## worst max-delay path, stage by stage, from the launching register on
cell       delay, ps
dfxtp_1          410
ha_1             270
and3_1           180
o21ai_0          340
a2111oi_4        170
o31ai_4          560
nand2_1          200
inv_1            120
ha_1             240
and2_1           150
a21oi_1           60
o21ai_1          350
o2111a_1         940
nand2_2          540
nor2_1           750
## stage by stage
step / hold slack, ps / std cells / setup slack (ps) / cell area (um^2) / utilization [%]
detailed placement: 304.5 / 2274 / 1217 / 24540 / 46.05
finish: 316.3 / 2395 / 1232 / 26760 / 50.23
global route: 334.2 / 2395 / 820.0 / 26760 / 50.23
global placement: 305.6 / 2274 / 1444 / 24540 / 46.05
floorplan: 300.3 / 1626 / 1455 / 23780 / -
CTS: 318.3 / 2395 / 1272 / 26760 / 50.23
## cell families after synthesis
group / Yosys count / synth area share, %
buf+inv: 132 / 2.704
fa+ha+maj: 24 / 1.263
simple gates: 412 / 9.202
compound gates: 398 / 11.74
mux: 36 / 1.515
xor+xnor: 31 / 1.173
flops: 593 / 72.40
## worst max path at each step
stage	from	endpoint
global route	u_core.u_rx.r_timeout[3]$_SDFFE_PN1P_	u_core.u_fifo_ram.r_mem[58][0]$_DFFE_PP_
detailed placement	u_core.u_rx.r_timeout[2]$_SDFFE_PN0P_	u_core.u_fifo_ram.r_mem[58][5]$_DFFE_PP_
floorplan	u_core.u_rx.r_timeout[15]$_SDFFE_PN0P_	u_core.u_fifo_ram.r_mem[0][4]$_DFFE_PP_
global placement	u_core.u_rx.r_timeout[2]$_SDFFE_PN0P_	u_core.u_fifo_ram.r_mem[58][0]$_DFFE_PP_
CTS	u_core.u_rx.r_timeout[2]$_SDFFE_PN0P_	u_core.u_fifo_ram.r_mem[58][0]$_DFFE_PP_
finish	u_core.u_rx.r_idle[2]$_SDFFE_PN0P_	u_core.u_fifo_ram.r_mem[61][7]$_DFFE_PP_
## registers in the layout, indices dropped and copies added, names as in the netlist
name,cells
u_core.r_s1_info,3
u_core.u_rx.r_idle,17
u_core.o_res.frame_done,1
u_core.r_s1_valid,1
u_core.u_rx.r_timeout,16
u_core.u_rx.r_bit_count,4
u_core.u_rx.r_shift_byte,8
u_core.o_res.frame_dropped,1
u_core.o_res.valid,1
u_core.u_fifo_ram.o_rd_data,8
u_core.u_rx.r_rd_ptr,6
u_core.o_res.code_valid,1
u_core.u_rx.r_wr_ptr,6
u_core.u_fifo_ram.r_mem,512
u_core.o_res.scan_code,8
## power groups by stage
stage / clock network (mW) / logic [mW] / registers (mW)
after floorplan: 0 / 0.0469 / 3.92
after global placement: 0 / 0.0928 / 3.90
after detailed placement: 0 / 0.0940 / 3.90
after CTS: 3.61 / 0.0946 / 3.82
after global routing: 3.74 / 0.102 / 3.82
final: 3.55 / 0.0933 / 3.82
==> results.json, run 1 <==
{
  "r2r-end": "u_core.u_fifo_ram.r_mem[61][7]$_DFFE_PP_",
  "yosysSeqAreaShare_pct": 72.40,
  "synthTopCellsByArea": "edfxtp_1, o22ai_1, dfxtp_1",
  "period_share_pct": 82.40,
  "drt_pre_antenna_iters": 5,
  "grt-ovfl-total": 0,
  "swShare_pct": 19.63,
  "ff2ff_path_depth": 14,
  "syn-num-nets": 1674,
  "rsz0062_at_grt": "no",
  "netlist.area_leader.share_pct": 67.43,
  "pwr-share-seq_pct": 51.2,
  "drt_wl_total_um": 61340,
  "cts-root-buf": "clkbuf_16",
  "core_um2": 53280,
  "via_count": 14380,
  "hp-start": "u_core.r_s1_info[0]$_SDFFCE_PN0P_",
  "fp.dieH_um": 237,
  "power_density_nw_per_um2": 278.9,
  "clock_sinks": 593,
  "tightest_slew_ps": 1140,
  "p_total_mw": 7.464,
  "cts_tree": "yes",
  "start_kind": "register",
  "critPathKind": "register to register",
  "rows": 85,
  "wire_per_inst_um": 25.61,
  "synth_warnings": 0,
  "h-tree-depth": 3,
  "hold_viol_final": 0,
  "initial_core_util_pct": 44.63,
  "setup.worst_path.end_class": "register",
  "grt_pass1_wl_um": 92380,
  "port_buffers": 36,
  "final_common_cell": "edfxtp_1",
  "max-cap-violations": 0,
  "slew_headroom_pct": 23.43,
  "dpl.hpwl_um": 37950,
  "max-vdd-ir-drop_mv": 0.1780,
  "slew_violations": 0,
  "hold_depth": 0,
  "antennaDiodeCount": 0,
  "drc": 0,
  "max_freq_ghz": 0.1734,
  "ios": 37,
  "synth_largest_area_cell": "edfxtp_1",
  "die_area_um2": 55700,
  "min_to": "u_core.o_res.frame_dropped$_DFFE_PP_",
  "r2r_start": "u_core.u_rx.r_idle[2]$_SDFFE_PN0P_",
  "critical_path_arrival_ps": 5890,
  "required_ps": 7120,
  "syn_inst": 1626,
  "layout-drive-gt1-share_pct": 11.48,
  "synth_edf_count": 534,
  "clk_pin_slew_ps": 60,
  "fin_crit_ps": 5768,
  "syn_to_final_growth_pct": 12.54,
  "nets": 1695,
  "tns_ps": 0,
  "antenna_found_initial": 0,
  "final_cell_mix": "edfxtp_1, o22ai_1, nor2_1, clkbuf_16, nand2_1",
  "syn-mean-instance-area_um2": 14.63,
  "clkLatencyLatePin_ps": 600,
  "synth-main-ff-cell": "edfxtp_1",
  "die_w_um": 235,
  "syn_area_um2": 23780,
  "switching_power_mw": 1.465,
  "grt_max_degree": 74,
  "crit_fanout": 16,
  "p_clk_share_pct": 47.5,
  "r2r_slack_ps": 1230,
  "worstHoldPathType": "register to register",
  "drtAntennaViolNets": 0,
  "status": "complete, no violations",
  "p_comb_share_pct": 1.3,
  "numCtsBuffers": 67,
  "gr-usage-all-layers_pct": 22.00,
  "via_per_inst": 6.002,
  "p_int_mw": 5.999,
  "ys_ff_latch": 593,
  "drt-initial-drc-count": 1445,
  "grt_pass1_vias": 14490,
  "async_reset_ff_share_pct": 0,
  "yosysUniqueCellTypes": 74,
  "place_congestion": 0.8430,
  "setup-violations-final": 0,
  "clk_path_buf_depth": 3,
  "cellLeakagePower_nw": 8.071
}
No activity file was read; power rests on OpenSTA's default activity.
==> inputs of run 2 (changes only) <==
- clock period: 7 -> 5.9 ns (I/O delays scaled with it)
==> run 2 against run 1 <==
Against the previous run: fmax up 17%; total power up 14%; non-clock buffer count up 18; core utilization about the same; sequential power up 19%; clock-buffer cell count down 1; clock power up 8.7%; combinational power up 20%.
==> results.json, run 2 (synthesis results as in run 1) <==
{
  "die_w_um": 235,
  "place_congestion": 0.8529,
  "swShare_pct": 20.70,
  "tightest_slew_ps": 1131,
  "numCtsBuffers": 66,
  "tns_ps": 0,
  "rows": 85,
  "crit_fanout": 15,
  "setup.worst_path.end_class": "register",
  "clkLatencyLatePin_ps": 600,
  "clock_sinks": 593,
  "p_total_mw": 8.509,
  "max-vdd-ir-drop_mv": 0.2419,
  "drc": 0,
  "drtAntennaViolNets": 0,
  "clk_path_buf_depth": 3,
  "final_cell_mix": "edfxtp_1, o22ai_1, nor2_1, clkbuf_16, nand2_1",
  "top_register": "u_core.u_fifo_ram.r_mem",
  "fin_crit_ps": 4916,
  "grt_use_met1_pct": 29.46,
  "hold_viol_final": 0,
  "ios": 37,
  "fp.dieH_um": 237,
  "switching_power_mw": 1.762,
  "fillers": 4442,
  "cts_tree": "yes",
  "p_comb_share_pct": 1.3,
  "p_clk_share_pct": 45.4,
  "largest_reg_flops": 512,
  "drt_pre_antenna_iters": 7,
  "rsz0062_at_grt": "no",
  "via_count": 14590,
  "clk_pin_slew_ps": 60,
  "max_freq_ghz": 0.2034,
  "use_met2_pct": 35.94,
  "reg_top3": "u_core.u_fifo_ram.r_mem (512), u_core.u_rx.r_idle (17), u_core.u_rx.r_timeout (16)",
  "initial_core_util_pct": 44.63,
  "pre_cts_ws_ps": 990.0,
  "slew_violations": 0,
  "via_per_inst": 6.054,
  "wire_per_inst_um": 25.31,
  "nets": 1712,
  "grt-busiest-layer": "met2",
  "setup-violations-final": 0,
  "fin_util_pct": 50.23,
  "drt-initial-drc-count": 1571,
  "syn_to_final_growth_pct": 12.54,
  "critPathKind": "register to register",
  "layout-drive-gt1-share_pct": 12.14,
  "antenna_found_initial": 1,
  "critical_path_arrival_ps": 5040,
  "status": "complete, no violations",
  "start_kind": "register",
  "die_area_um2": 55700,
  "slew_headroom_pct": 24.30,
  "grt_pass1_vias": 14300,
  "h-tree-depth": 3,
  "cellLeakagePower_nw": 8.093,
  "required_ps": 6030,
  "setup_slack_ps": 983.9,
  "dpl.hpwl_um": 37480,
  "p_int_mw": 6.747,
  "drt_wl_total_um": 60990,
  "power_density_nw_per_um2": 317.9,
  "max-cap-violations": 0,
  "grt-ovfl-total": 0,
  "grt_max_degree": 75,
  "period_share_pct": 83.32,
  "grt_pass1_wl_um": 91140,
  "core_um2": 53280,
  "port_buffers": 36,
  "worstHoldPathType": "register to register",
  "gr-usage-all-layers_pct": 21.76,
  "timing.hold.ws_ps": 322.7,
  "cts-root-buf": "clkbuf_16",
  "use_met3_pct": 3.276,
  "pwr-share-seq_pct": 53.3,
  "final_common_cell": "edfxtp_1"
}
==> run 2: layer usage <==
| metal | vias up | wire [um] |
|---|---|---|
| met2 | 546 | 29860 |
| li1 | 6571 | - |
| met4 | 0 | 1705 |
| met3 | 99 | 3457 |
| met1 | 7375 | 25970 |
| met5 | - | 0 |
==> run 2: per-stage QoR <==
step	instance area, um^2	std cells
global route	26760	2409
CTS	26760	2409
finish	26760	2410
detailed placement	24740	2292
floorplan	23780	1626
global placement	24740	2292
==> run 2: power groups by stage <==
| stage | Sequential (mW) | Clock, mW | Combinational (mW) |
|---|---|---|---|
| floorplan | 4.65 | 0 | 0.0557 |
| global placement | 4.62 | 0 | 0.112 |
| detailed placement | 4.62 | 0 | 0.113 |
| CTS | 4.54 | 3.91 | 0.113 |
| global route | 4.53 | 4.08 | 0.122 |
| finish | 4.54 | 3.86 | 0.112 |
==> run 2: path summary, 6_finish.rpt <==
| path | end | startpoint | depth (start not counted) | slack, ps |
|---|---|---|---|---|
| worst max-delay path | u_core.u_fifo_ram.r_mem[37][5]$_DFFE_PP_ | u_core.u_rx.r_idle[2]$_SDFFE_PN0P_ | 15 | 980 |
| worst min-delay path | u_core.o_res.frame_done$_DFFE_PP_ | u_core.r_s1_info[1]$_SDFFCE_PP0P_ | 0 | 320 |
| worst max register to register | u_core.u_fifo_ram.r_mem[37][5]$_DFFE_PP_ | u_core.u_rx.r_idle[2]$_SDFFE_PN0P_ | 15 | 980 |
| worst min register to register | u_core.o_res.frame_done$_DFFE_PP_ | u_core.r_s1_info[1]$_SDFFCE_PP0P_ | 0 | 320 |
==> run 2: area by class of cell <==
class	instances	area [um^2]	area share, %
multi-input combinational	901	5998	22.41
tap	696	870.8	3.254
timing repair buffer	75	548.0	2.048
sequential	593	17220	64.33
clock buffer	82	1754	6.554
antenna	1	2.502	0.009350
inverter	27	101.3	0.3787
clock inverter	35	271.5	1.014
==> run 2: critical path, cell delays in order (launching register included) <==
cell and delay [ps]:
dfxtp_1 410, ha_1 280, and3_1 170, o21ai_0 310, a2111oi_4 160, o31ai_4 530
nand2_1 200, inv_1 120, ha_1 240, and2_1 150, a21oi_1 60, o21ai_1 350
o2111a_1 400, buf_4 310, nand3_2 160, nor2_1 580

*****

■ WHAT THIS TASK INVOLVES:
Quote the data above from the line containing "u_core.o_res.valid,1" to the line containing "after global placement: 0 / 0.0928 / 3.90", inclusive, and stop.

■ FINAL ANSWER:
u_core.o_res.valid,1
u_core.u_fifo_ram.o_rd_data,8
u_core.u_rx.r_rd_ptr,6
u_core.o_res.code_valid,1
u_core.u_rx.r_wr_ptr,6
u_core.u_fifo_ram.r_mem,512
u_core.o_res.scan_code,8
## power groups by stage
stage / clock network (mW) / logic [mW] / registers (mW)
after floorplan: 0 / 0.0469 / 3.92
after global placement: 0 / 0.0928 / 3.90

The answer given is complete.